Published: 15 July 2016
Author: Stringer Clark WorkCover Law team
What you need to know about WorkCover and work injury
Calculating your WorkCover income payments
If your WorkCover claim is accepted, you will be offered a weekly income payment in replacement of your usual wage. We receive a lot of calls from workers who are worried they are not getting the correct amount owing to them.
If you are in this position, here is a quick checklist on how to calculate your WorkCover income payments.
How does the formula work?
Weekly payments are determined by your pre-injury average weekly earnings prior to the injury. The amount is calculated as a percentage (%) of your average weekly gross pay including your regular overtime and shift allowance – for the first 12 months.
The maximum rate for weekly payment is twice the State average weekly earnings currently stands as $2000.

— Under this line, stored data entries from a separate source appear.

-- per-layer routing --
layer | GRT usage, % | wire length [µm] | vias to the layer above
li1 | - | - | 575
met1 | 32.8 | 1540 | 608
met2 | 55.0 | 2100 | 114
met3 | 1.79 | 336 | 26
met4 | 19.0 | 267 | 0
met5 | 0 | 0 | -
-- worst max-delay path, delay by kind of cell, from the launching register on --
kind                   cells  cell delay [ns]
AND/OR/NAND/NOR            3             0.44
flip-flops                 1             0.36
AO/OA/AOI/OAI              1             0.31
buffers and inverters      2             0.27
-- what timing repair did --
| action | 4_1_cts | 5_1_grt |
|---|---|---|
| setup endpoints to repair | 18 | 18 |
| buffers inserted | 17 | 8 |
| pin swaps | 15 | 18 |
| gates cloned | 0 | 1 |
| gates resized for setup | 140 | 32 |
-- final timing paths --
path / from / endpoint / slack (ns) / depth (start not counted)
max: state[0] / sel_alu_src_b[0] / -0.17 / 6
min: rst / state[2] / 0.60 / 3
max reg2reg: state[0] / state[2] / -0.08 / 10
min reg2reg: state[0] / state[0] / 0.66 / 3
## src/rtl/key_entry_controller.sv

```systemverilog
// Turns qualified PS/2 key presses into a buffered 4-digit BCD entry and
// offers a completed entry downstream through a valid/ready handshake.
module key_entry_controller (
  input  logic         clk,
  input  logic         rst,
  input  logic         key_valid,
  input  logic [8:0]   last_change,
  input  logic [511:0] key_down,
  input  logic         out_ready,
  output logic [15:0]  digits,
  output logic [2:0]   digit_count,
  output logic         commit_valid,
  output logic [15:0]  commit_value
);

  typedef enum logic [1:0] {
    IDLE  = 2'd0,
    ENTRY = 2'd1,
    FULL  = 2'd2,
    HOLD  = 2'd3
  } state_t;

  typedef struct packed {
    logic       is_digit;
    logic [3:0] dval;
    logic       is_bs;
    logic       is_esc;
    logic       is_ent;
  } key_t;

  state_t     state;
  logic       held;
  logic [8:0] held_code;
  logic       accept;
  key_t       key;

  // Repeats are rejected by the registered held flag, so a press landing on
  // the same edge that clears held still loses.
  assign accept = key_valid && key_down[last_change] && !held && (state != HOLD);

  always_comb begin
    key = '0;
    case (last_change)
      9'h045: begin key.is_digit = 1'b1; key.dval = 4'd0; end
      9'h016: begin key.is_digit = 1'b1; key.dval = 4'd1; end
      9'h01E: begin key.is_digit = 1'b1; key.dval = 4'd2; end
      9'h026: begin key.is_digit = 1'b1; key.dval = 4'd3; end
      9'h025: begin key.is_digit = 1'b1; key.dval = 4'd4; end
      9'h02E: begin key.is_digit = 1'b1; key.dval = 4'd5; end
      9'h036: begin key.is_digit = 1'b1; key.dval = 4'd6; end
      9'h03D: begin key.is_digit = 1'b1; key.dval = 4'd7; end
      9'h03E: begin key.is_digit = 1'b1; key.dval = 4'd8; end
      9'h046: begin key.is_digit = 1'b1; key.dval = 4'd9; end
      9'h066: key.is_bs  = 1'b1;
      9'h076: key.is_esc = 1'b1;
      9'h05A, 9'h15A: key.is_ent = 1'b1;
      default: key = '0;
    endcase
  end

  always_ff @(posedge clk or posedge rst) begin
    if (rst) begin
      state        <= IDLE;
      digits       <= 16'h0000;
      digit_count  <= 3'd0;
      commit_valid <= 1'b0;
      commit_value <= 16'h0000;
      held         <= 1'b0;
      held_code    <= 9'h000;
    end else begin
      if (accept) begin
        held      <= 1'b1;
        held_code <= last_change;
      end else if (!key_down[held_code]) begin
        held <= 1'b0;
      end

      case (state)
        HOLD: begin
          if (out_ready) begin
            state        <= IDLE;
            digits       <= 16'h0000;
            digit_count  <= 3'd0;
            commit_valid <= 1'b0;
          end
        end
        default: begin
          if (accept) begin
            if (key.is_digit && state != FULL) begin
              digits      <= {digits[11:0], key.dval};
              digit_count <= digit_count + 3'd1;
              state       <= (digit_count == 3'd3) ? FULL : ENTRY;
            end else if (key.is_bs && state != IDLE) begin
              digits      <= {4'h0, digits[15:4]};
              digit_count <= digit_count - 3'd1;
              state       <= (digit_count == 3'd1) ? IDLE : ENTRY;
            end else if (key.is_esc) begin
              digits      <= 16'h0000;
              digit_count <= 3'd0;
              state       <= IDLE;
            end else if (key.is_ent && state != IDLE) begin
              commit_value <= digits;
              commit_valid <= 1'b1;
              state        <= HOLD;
            end
          end
        end
      endcase
    end
  end

endmodule

```

## config.mk

```make
export PLATFORM = sky130hd
export DESIGN_NAME = key_entry_controller
export DESIGN_NICKNAME = d
export VERILOG_FILES = /design/src/rtl/key_entry_controller.sv
export SDC_FILE = /design/constraint.sdc
export NUM_CORES = 1
export LEC_CHECK = 0
export CAP_MARGIN = 20
export CORE_AREA = 5 5 212 214
export DETAILED_ROUTE_END_ITERATION = 7
export DIE_AREA = 0 0 217 219
export SETUP_SLACK_MARGIN = 0.02
export SYNTH_ARGS = -nofsm -noshare
export SYNTH_HDL_FRONTEND = slang
export SYNTH_SLANG_ARGS = --single-unit
```

## constraint.sdc

```tcl
create_clock -name clk -period 3.2 [get_ports clk]
set_input_delay 0.32 -clock clk [delete_from_list [all_inputs] [get_ports clk]]
set_output_delay 0.32 -clock clk [all_outputs]
set_load 0.03 [all_outputs]
```

After elaboration in Yosys (flattened, before gate mapping)
Cells that the tools add are included.

Output and inout bits: 36. Memory bits (read-only): 0. Input bits: 525. Logic and storage cells: 94. Register bits: 48. Latch bits: 0. Bits in writable memories: 0. Memories kept: 0.

Reductions and logical operators: 17. Shift operators: 0. Muxes and demuxes: 38. Equal/unequal tests: 24. Divide/modulo/power cells: 0. $mul: 0. Bitwise operators: 4. Add/sub/neg operators: 2. Magnitude comparators: 2.

Operators with widths (count): $mux 16 (6); $eq 9x6->1 const B (6); $pmux 5 s10 (1); $eq 9x7->1 const B (5); $lt 9x10->1 const B (2); $bmux 1 s9 (2); $eq 9x5->1 const B (2); $mux 3 (6); $mux 2 (8); $mux 1 (15); $reduce_and 6->1 (2); $eq 9x9->1 const B (1); $ne 2x2->1 const B (4); $logic_and 1x1->1 (6); $ne 2x1->1 const B (3); $reduce_and 3->1 (2); $reduce_bool 2->1 (3); $reduce_bool 5->1 (1); $not 1->1 (4); $reduce_bool 4->1 (1); $add 3x1->3 const B (1); $eq 3x1->1 const B (1); $eq 3x2->1 const B (1); $sub 3x1->3 const B (1); 3 further kinds (3).

Depth between registers and ports, before layout
Depth in word-level cells: 10. Depth in mapped cells: 14. Gate-level depth less buffers: 8.

Worst setup path before layout
Ideal clock, no wire load.

Kind: flip-flop to flip-flop. Start: register held_code[0]. End: register held. Required time: 3062 ps. Path buffers: 2. Slack: 224 ps. Setup time: 138 ps. Cell stages (with the launch flop): 10. Data arrival time: 2838 ps. Clock period less this slack: 2976 ps. Cells stage by stage: dfrtp_1 > clkbuf_1 > buf_1 > mux4_2 > mux4_2 > a22oi_1 > nand2_1 > a211o_1 > nand2_1 > o221ai_1.

Word-level cells in the longest chain between the ends: 3.

Ends and longest elaborated chain: start: declaration (RTL line 33) `logic [8:0] held_code;`; start signal: assignment (RTL line 73) `held_code <= last_change;`; $bmux 1 s9 (RTL line 74) `end else if (!key_down[held_code]) begin`; $mux 1 (not written as such) (RTL line 74); $ne 2x2->1 (no source line); end signal: assignment (RTL line 68) `held <= 1'b0;`; end signal: assignment (RTL line 72) `held <= 1'b1;`; end signal: assignment (RTL line 75) `held <= 1'b0;`; end: declaration (RTL line 32) `logic held;`.

No other way between the ends. The select of a mux whose other input is x is not followed. A chain may end at the register's enable or synchronous reset.

Worst setup path in the final report
Start: input port key_down[352]. End: register commit_value[11].

Word-level cells in the longest chain between the ends: 6.

Ends and longest elaborated chain: start: declaration (RTL line 8) `input logic [511:0] key_down,`; $bmux 1 s9 (RTL line 39) `assign accept = key_valid && key_down[last_change] && !held && (state != HOLD);`; $mux 1 (not written as such) (RTL line 39); $logic_and 1x1->1 (3 in series) (RTL line 39); $reduce_and 6->1 (no source line); end signal: assignment (RTL line 102) `commit_value <= digits;`; end: declaration (RTL line 13) `output logic [15:0] commit_value`.

No other way between the ends. The select of a mux whose other input is x is not followed.

==> results.sh <==
export IMPL_r2r_start="held_code[0]"
export IMPL_initial_utilization_pct=26.42
export IMPL_path_clk_slew_ns=0.07
export IMPL_drv_slew=0
export IMPL_setup_tns_ns=0
export IMPL_cp_arrival_ns=3.30
export IMPL_maxSlewHeadroom_pct=49.16
export IMPL_wirelength_mm=63.26
export IMPL_fp_dieW_um=217
export IMPL_wl_per_cell_um=30.01
export IMPL_yosys_warnings=0
export IMPL_drtAntennaViolNets=0
export IMPL_drtIter0Drc=837
export IMPL_cts_made_buffers=5
export IMPL_groute_usage_overall_pct=25.41
export IMPL_via_count=12095
export IMPL_dr_wl_met2_mm=31.33
export IMPL_seq_area_frac_synth_pct=10.65
export IMPL_setup_viol=0
export IMPL_utilization_pct=44.78
export IMPL_fin_crit_ns=3.119
export IMPL_syn_area_per_cell_sq_um=12.73
export IMPL_p_leak_uw=0.007364
export IMPL_grt_pass1_wl_mm=89.31
export IMPL_cts_tree="done"
export IMPL_power_density_nw_per_um2=455.3
export IMPL_synth_enable_flop_cells=0
export IMPL_core_area_sq_um=42700
export IMPL_clock_fmax_ghz=0.3206
export IMPL_cts_max_path_buffers=2
export IMPL_synth_nets=1415
export IMPL_drcViolationCount=0
export IMPL_startpoint="key_down[352]"
export IMPL_grt_setup_unrepaired="true"
export IMPL_cts_num_sinks=48
export IMPL_gr_total_overflow=0
export IMPL_pin_count=561
export IMPL_ys_flop_type="dfrtp_1"
export IMPL_grt_max_degree=79
export IMPL_cts_root_buf="clkbuf_16"
export IMPL_required_ns=3.38
export IMPL_synth_cells=886
export IMPL_finalNonFillerCells=2108
export IMPL_ys_seq_elements=48
export IMPL_p_total_uw=8706
export IMPL_outcome="finished clean"
export IMPL_netlist_area_sq_um=11280
export IMPL_clk_latency_ns=0.29
export IMPL_async_reset_ff_share_pct=100.0
export IMPL_fp_dieH_um=219
export IMPL_fin_crit_sh_pct=97.48
export IMPL_dieArea_sq_um=47520
export IMPL_fin_nets=2081
export IMPL_hold_violations=0
export IMPL_ir_drop_mv=0.3904
export IMPL_crit_fanout=7
export IMPL_synth_cell_types=71
export IMPL_htree_levels=2
export IMPL_route_top_layer_used="met5"
export IMPL_dp_cells=2075
export IMPL_start_kind="primary input"
export IMPL_worst_pin_slew_ns=0.7615
export IMPL_fill_cells=3983
export IMPL_endpoint_kind="flip-flop"
export IMPL_via_per_inst=5.738
export IMPL_dp_hpwl_mm=54.03
export IMPL_maxCapViolations=0
export IMPL_drive_gt1_share_pct=33.48
export IMPL_met3_length_mm=5.429
export IMPL_antenna_found_initial=16
export IMPL_numPortBuffers=560
export IMPL_critPathKind="primary input to flip-flop"
export IMPL_fin_area_sq_um=19120
export IMPL_area_delta_synth_final_pct=69.52
export IMPL_firstDrtPassIters=5
export IMPL_fp_row_count=76
export IMPL_grt_pass1_vias=13241
export IMPL_hp_class="primary input to async pin"
export IMPL_placed_cell_area_sq_um=18700
export IMPL_wl_met1_mm=24.39
export IMPL_finClkSkew_ns=0.003650
export IMPL_place_congestion=0.9460
File: src/rtl/uart_tx_stim.sv
// UART serializer stimulus source: bytes enter a small FIFO over valid/ready and
// leave as LSB-first frames (start, 8 data, optional parity, 1 or 2 stops).
module uart_tx_stim #(
    parameter int CLK_DIV    = 32,
    parameter int FIFO_DEPTH = 4,
    parameter int PARITY_EN  = 0,
    parameter int PARITY_ODD = 0,
    parameter int STOP_BITS  = 1
) (
    input  logic                          clk,
    input  logic                          rst,
    input  logic [7:0]                    data_i,
    input  logic                          valid_i,
    output logic                          ready_o,
    output logic                          uart_tx_o,
    output logic                          busy_o,
    output logic                          byte_done_o,
    output logic [$clog2(FIFO_DEPTH):0]   fifo_level_o
);

    localparam int PW = $clog2(FIFO_DEPTH);
    localparam int LW = PW + 1;
    localparam int BW = (CLK_DIV > 2) ? $clog2(CLK_DIV) : 1;
    localparam logic [BW-1:0] BAUD_LAST = BW'(CLK_DIV - 1);
    localparam logic [BW-1:0] BAUD_PRE  = BW'(CLK_DIV - 2);
    localparam logic [2:0]    STOP_LAST = 3'(STOP_BITS - 1);

    typedef enum logic [2:0] {
        S_IDLE,
        S_START,
        S_DATA,
        S_PARITY,
        S_STOP
    } state_e;

    state_e          state_q, state_d;
    logic [BW-1:0]   baud_q, baud_d;
    logic [2:0]      bit_q, bit_d;
    logic [7:0]      shift_q, shift_d;
    logic            par_q, par_d;
    logic            tx_q, tx_d;
    logic            busy_q, busy_d;
    logic            done_q, done_d;
    logic [PW-1:0]   wr_ptr_q, wr_ptr_d;
    logic [PW-1:0]   rd_ptr_q, rd_ptr_d;
    logic [LW-1:0]   level_q, level_d;
    logic [7:0]      mem_q [FIFO_DEPTH];

    logic push, pop, bit_end;

    // Readiness comes from the registered level only, so a full FIFO never
    // accepts in the same cycle it pops.
    assign ready_o = !rst && (level_q != LW'(FIFO_DEPTH));
    assign push    = valid_i && ready_o;
    assign bit_end = (baud_q == BAUD_LAST);

    always_comb begin
        // NOTE: every always_comb output gets a default first so no path leaves it unassigned (no latches).
        state_d = state_q;
        bit_d   = bit_q;
        shift_d = shift_q;
        par_d   = par_q;
        done_d  = 1'b0;
        pop     = 1'b0;
        baud_d  = (state_q == S_IDLE || bit_end) ? '0 : baud_q + BW'(1);

        unique case (state_q)
            S_IDLE: begin
                if (level_q != '0) pop = 1'b1;
            end
            S_START: begin
                if (bit_end) begin
                    state_d = S_DATA;
                    bit_d   = '0;
                end
            end
            S_DATA: begin
                if (bit_end) begin
                    shift_d = shift_q >> 1;
                    if (bit_q == 3'd7) begin
                        bit_d   = '0;
                        state_d = (PARITY_EN != 0) ? S_PARITY : S_STOP;
                    end else begin
                        bit_d = bit_q + 3'd1;
                    end
                end
            end
            S_PARITY: begin
                if (bit_end) begin
                    state_d = S_STOP;
                    bit_d   = '0;
                end
            end
            S_STOP: begin
                // Pulse is registered, so it is raised one cycle early to land on the final stop cycle.
                if (bit_q == STOP_LAST && baud_q == BAUD_PRE) done_d = 1'b1;
                if (bit_end) begin
                    if (bit_q == STOP_LAST) begin
                        if (level_q != '0) pop = 1'b1;
                        else state_d = S_IDLE;
                    end else begin
                        bit_d = bit_q + 3'd1;
                    end
                end
            end
            default: state_d = S_IDLE;
        endcase

        if (pop) begin
            state_d = S_START;
            shift_d = mem_q[rd_ptr_q];
            par_d   = (^mem_q[rd_ptr_q]) ^ 1'(PARITY_ODD);
            baud_d  = '0;
        end

        wr_ptr_d = push ? wr_ptr_q + PW'(1) : wr_ptr_q;
        rd_ptr_d = pop  ? rd_ptr_q + PW'(1) : rd_ptr_q;
        level_d  = level_q + LW'(push) - LW'(pop);

        unique case (state_d)
            S_START:  tx_d = 1'b0;
            S_DATA:   tx_d = shift_d[0];
            S_PARITY: tx_d = par_d;
            default:  tx_d = 1'b1;
        endcase

        busy_d = (state_d != S_IDLE) || (level_d != '0);
    end

    // NOTE: sequential state uses non-blocking assignments only, so every flop samples pre-edge values.
    always_ff @(posedge clk) begin
        if (rst) begin
            state_q  <= S_IDLE;
            baud_q   <= '0;
            bit_q    <= '0;
            shift_q  <= '0;
            par_q    <= 1'b0;
            tx_q     <= 1'b1;
            busy_q   <= 1'b0;
            done_q   <= 1'b0;
            wr_ptr_q <= '0;
            rd_ptr_q <= '0;
            level_q  <= '0;
        end else begin
            state_q  <= state_d;
            baud_q   <= baud_d;
            bit_q    <= bit_d;
            shift_q  <= shift_d;
            par_q    <= par_d;
            tx_q     <= tx_d;
            busy_q   <= busy_d;
            done_q   <= done_d;
            wr_ptr_q <= wr_ptr_d;
            rd_ptr_q <= rd_ptr_d;
            level_q  <= level_d;
        end
    end

    // NOTE: FIFO storage has no reset; the cleared level/pointers make stale entries unreachable.
    always_ff @(posedge clk) begin
        if (push) mem_q[wr_ptr_q] <= data_i;
    end

    assign uart_tx_o    = tx_q;
    assign busy_o       = busy_q;
    assign byte_done_o  = done_q;
    assign fifo_level_o = level_q;

endmodule

File: config.mk
export PLATFORM = sky130hd
export DESIGN_NAME = uart_tx_stim
export DESIGN_NICKNAME = d
export VERILOG_FILES = /design/src/rtl/uart_tx_stim.sv
export SDC_FILE = /design/constraint.sdc
export NUM_CORES = 1
export LEC_CHECK = 0
export CORE_MARGIN = 2
export CORE_UTILIZATION = 35
export CTS_BUF_LIST = sky130_fd_sc_hd__clkbuf_4 sky130_fd_sc_hd__clkbuf_8 sky130_fd_sc_hd__clkbuf_16
export DETAILED_ROUTE_END_ITERATION = 16
export GPL_TIMING_DRIVEN = 0
export RECOVER_POWER = 100
export SETUP_SLACK_MARGIN = 0.2
export SLEW_MARGIN = 10
export SYNTH_ARGS = -nofsm -noshare
export SYNTH_HDL_FRONTEND = slang
export SYNTH_SLANG_ARGS = --single-unit
File: constraint.sdc
create_clock -name clk -period 3.5 [get_ports clk]
set_input_delay 0.35 -clock clk [delete_from_list [all_inputs] [get_ports clk]]
set_output_delay 0.35 -clock clk [all_outputs]
set_load 0.01 [all_outputs]
# == Yosys cells after proc, flatten, opt, wreduce, memory -nomap -nowiden ==
# Memory sizes are Yosys's and may differ from the RTL's. A register that Yosys moved wholly into a read port is not among the register bits.
# Index checks and enable logic that the tools add are counted.
# Widths: inputs -> output; s select.
# word_totals
register_bits,30
ramBits,32
elab_cells,84
mem_count,1
# op_classes
add_sub_neg,6
eq_ne,15
mux,29
n_bitwise,1
reduce_logical,20
# mem_list
memory,words,word_bits,rd,rd_ports_with_merged_regs,write_ports,line_no,source
mem_q,4,8,1,1,1,47,logic [7:0] mem_q [FIFO_DEPTH];
# ops
op,n
$mux 3,13
$mux 8,3
$pmux 3 s5,1
$eq 3x2->1 const B,4
$reduce_bool 3->1,4
$eq 5x5->1 const B,2
$pmux 3 s3,1
$reduce_xor 8->1,1
$mux 1,7
$eq 3x1->1 const B,2
$eq 3x3->1 const B,2
$logic_not 3->1,2
$ne 2x2->1 const B,3
$add 5x1->5 const B,1
$reduce_and 5->1,1
$add 2x1->2 const B,2
$mux 2,2
$reduce_bool 2->1,2
$reduce_or 2->1,2
$add 3x1->3,1
$add 3x1->3 const B,1
$logic_and 1x1->1,3
$ne 3x3->1 const B,1
$pmux 1 s3,1
8 further kinds,9

# == Longest topological paths before layout ==
# Gate-level depths: netlist (run 1).
# depth
depth_word,8
ltp_mapped,16
mapped_depth_nobuf,14

# == Least setup slack after synthesis (run 1) ==
# Ideal clock, no wire load.
# synth_path
kind,flip-flop to flip-flop
startpoint,register baud_q[0]
endpoint,"register busy_q, in the netlist busy_o"
setup_ns,0.136
arrival_time_ns,3.199
required_ns,3.364
path_slack_ns,0.165
stages_incl_launch_ff,17
n_path_buf,2
synth_period_minus_slack_ns,3.335
path_cell_list,dfxtp_1 > ha_1 > and3_1 > ha_1 > nand3b_1 > a2111oi_2 > buf_4 > buf_4 > ha_1 > inv_1 > ha_1 > inv_1 > fa_1 > xor2_1 > xnor2_1 > and4b_1 > a31oi_1
# synth_via
elab_chain_len,6
elab_cells_between_ends,13
classes_between,1 x add/sub; 1 x eq/ne; 8 x mux; 3 x reduce/logical
# synth_lines
element,line_no,source
start: declaration,37,"logic [BW-1:0] baud_q, baud_d;"
start signal: assignment,146,baud_q <= baud_d;
$eq 5x5->1 *,55,assign bit_end = (baud_q == BAUD_LAST);
$mux 1 (tied with other cells),97,if (bit_end) begin
$pmux 1 s2 or $pmux 3 s5 (tied branches),67,unique case (state_q)
$sub 3x1->3 or $mux 3 (tied branches),"118, 109",
$reduce_bool 3->1,127,busy_d = (state_d != S_IDLE) || (level_d != '0);
$logic_or 1x1->1 *,127,
end signal: assignment,151,busy_q <= busy_d;
end: declaration,42,"logic busy_q, busy_d;"
# Every way passes the cells marked *; elsewhere a longest branch is shown, timed or not.
# A chain may end at the register's enable or synchronous reset.

# == Worst setup path after layout (run 1) ==
# Ends and elaborated chain as after synthesis.

==> results.ini, run 1 <==
[clock_network]
cts_buffers = 9
clock_sinks = 64
clock_path_buffers = 2
cts_tree = yes
cts_htree_levels = 3
root_buffer = clkbuf_8
clock_latency_ns = 0.35
postCtsHoldBufs = 0
clkTransAtPathRegs_ns = 0.08

[die]
io_pins = 18
core_area_um2 = 7770
die_w_um = 93.6
die_area_um2 = 8760
rows = 32
dieHeight_um = 93.6
initial_utilization_pct = 36.2

[logic_synthesis]
yosys.area.top_type_share_pct = 34.2
syn_inst = 222
synthDistinctLibCells = 44
yosys-top-cells-area = edfxtp_1 34%, dfxtp_1 23%, mux4_2 6.4%
synth-edff-count = 32
yosysSeqAreaShare_pct = 57.0
synth_area_um2 = 2810
yosysWarnings = 0
async_flop_share_pct = 0
syn_nets = 247
ys.flop_type = edfxtp_1
synth_top_area_cell = edfxtp_1
ys_ff_latch = 64
synth_area_per_cell_um2 = 12.7
synth_common_cells = 32 x dfxtp_1, 32 x edfxtp_1, 28 x nor2_1

[power_and_ir_drop]
power_density_nw_per_um2 = 707
p_leak_nw = 1.23
p_total_w = 0.00240
irDropWorstVdd_v = 0.000323

[placed_design]
placed_cells = 341
place_congestion = 0.737
dp_hpwl_um = 3280
placed_cell_area_um2 = 3120
io_buffers = 17

[sta]
slew_viol_final = 0
hold_viol = 0
max_slew_margin_pct = 65.9
fmax_mhz = 319
worstMarginPinSlew_ns = 0.512
finalSetupViolCount = 0
post-route-min-period_ns = 3.13
period_share_pct = 89.5
fin_skew_ns = 0.0111
grt_setup_unrepaired = no

[final_layout]
syn_to_final_growth_pct = 20.7
fin_util_pct = 43.7
insertedDiodeCount = 0
drive_above_1_share_pct = 19.1
fin_cells = 369
layout.nets = 287
finish.instance_area_um2 = 3390

[grt]
grt_max_degree = 13
antenna_found_initial = 0
overflow = 0
grt_pass1_wl_um = 8230
gr-usage-all-layers_pct = 12.4
first_global_vias = 1735

[critical_path]
cp_slowest_stage_delay_ns = 0.37
path_max_fanout = 3
worst-setup-path-type = flip-flop to flip-flop
end_kind = flip-flop
cp-start-kind = flip-flop
cp.arrival_ns = 3.35
cpMostUsedCell = ha_1
crit_slowest_cell = a2111oi_4
path_cells = ha_1 -> and3_4 -> ha_4 -> nand3b_1 -> a2111oi_4 -> buf_6 -> buf_8 -> ha_1 -> inv_1 -> ha_1 -> inv_1 -> fa_2 -> xor2_1 -> xnor2_1 -> and4b_1 -> a31oi_1
cp_top_family = adder cells
path_buf_inv = 4
cp.required_ns = 3.72

[route]
via_count = 1719
first_pass_iters = 4
ant_nets = 0
post-route-drc-count = 0
wl_per_cell_um = 13.1
via_per_inst = 4.66
drt-initial-drc-count = 134
totalWireLength_um = 4850

[job]
maxCapViolations = 0

[worst_hold_path]
holdCritPathClass = flip-flop to flip-flop

[run_status]
status = completed

[routing by layer]
| metal | vias up | track usage, % | share of wire, % |
|---|---|---|---|
| met2 | 35 | 20.6 | 50 |
| li1 | 872 | - | - |
| met1 | 804 | 15.0 | 45 |
| met3 | 8 | 4.59 | 4.0 |
| met4 | 0 | 3.99 | 1.2 |
| met5 | - | 0 | 0 |
[where the power goes]
group,internal [W],leakage [nW],switching [W]
logic,0.000476,0.598,0.000415
registers,0.000897,0.552,0.0000522
clock network,0.000255,0.0753,0.000302
total,0.00163,1.23,0.000769
[repair_timing]
item,4_1_cts,5_1_grt
pin swaps,4,3
setup endpoints to repair,2,2
setup buffers,7,5
cloned,0,0
gates resized for setup,8,2
[final cells by class]
type                            instances  area, um2
Clock inverter                          7       47.5
Clock buffer                            9        124
Inverter                               11       41.3
Timing Repair Buffer                   29        253
Tap cell                              102        128
Buffer                                 10       88.8
Sequential cell                        64       1600
Fill cell                             754       4380
Multi-Input combinational cell        137       1110
[kinds of logic after synthesis]
group                      synth area share (%)
DFF                                        57.0
AOI/OAI and AO/OA                          7.35
adders and majority gates                  6.50
xor gates and xnor gates                   4.36
muxes                                      7.84
buffers and inverters                      4.59
and+or+nand+nor                            12.4
[cell usage in the layout (no fill, tap or decap), types with 3 or more instances in the layout]
cell,instances
inv_1,11
buf_4,11
clkbuf_1,4
a22oi_1,4
nand2_1,11
clkbuf_8,9
mux2i_1,4
nor2_1,28
and3_1,5
dlygate4sd3_1,15
mux4_2,8
clkinvlp_4,4
edfxtp_1,32
nand3b_1,3
buf_6,3
dfxtp_1,32
ha_1,12
xnor2_1,11
a21oi_1,14
xor2_1,3
[registers in the layout, summed over array words and instances (netlist names), 2 cells and up, named ones only]
name / flops
wr_ptr_q: 2
baud_q: 5
fifo_level_o: 3
mem_q: 32
rd_ptr_q: 2
bit_q: 3
state_q: 3
shift_q: 8
[tightest hold or removal path, stage by stage (launching register included)]
cell and delay [ns]:
dfxtp_1 0.31, nand2_1 0.05, a21oi_1 0.06
[path summary, 6_finish.rpt]
check,start,endpoint,slack [ns],depth (start not counted)
setup reg to reg,baud_q[0],busy_o,0.37,16
setup / recovery,baud_q[0],busy_o,0.37,16
hold reg to reg,shift_q[6],shift_q[6],0.46,2
hold / removal,shift_q[6],shift_q[6],0.46,2
[through the flow]
stage	TNS (ns)	hold WS, ns	setup slack [ns]
finish	0	0.464	0.368
global route	0	0.493	0.138
CTS	0	0.467	0.219
detailed placement	-0.0700	0.454	-0.0700
global placement	-0.0420	0.446	-0.0420
floorplan	0	0.430	0.252
(Power assumes the default switching activity.)
==> inputs of run 2 (changes only) <==
--- a/config.mk
+++ b/config.mk
@@ -8,6 +8,7 @@
 export CORE_MARGIN = 2
 export CORE_UTILIZATION = 35
 export CTS_BUF_LIST = sky130_fd_sc_hd__clkbuf_4 sky130_fd_sc_hd__clkbuf_8 sky130_fd_sc_hd__clkbuf_16
+export CTS_CLUSTER_DIAMETER = 80
 export DETAILED_ROUTE_END_ITERATION = 16
 export GPL_TIMING_DRIVEN = 0
 export RECOVER_POWER = 100
==> results of run 2 <==
Final layout, timing and power as in run 1 (identical DEF).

If you are covered by a union, you may also be awarded accident make-up pay depending on your union’s EBA, if which case you ought to check with your union. This of course is a case-by-case decision.
We are also commonly asked another couple of questions about WorkCover payments.
What about Superannuation?
Your employer may be required to also pay superannuation if you are being paid for 52 weeks or more, regardless of whether they are consecutive.
Can I be thrown off WorkCover payments?
Your payments can be suspended or terminated if you do not make every reasonable effort to participate in rehabilitation, retraining and return to work plans
Return to work plans should be made in consultation with your treating doctor and a rehabilitation services provider.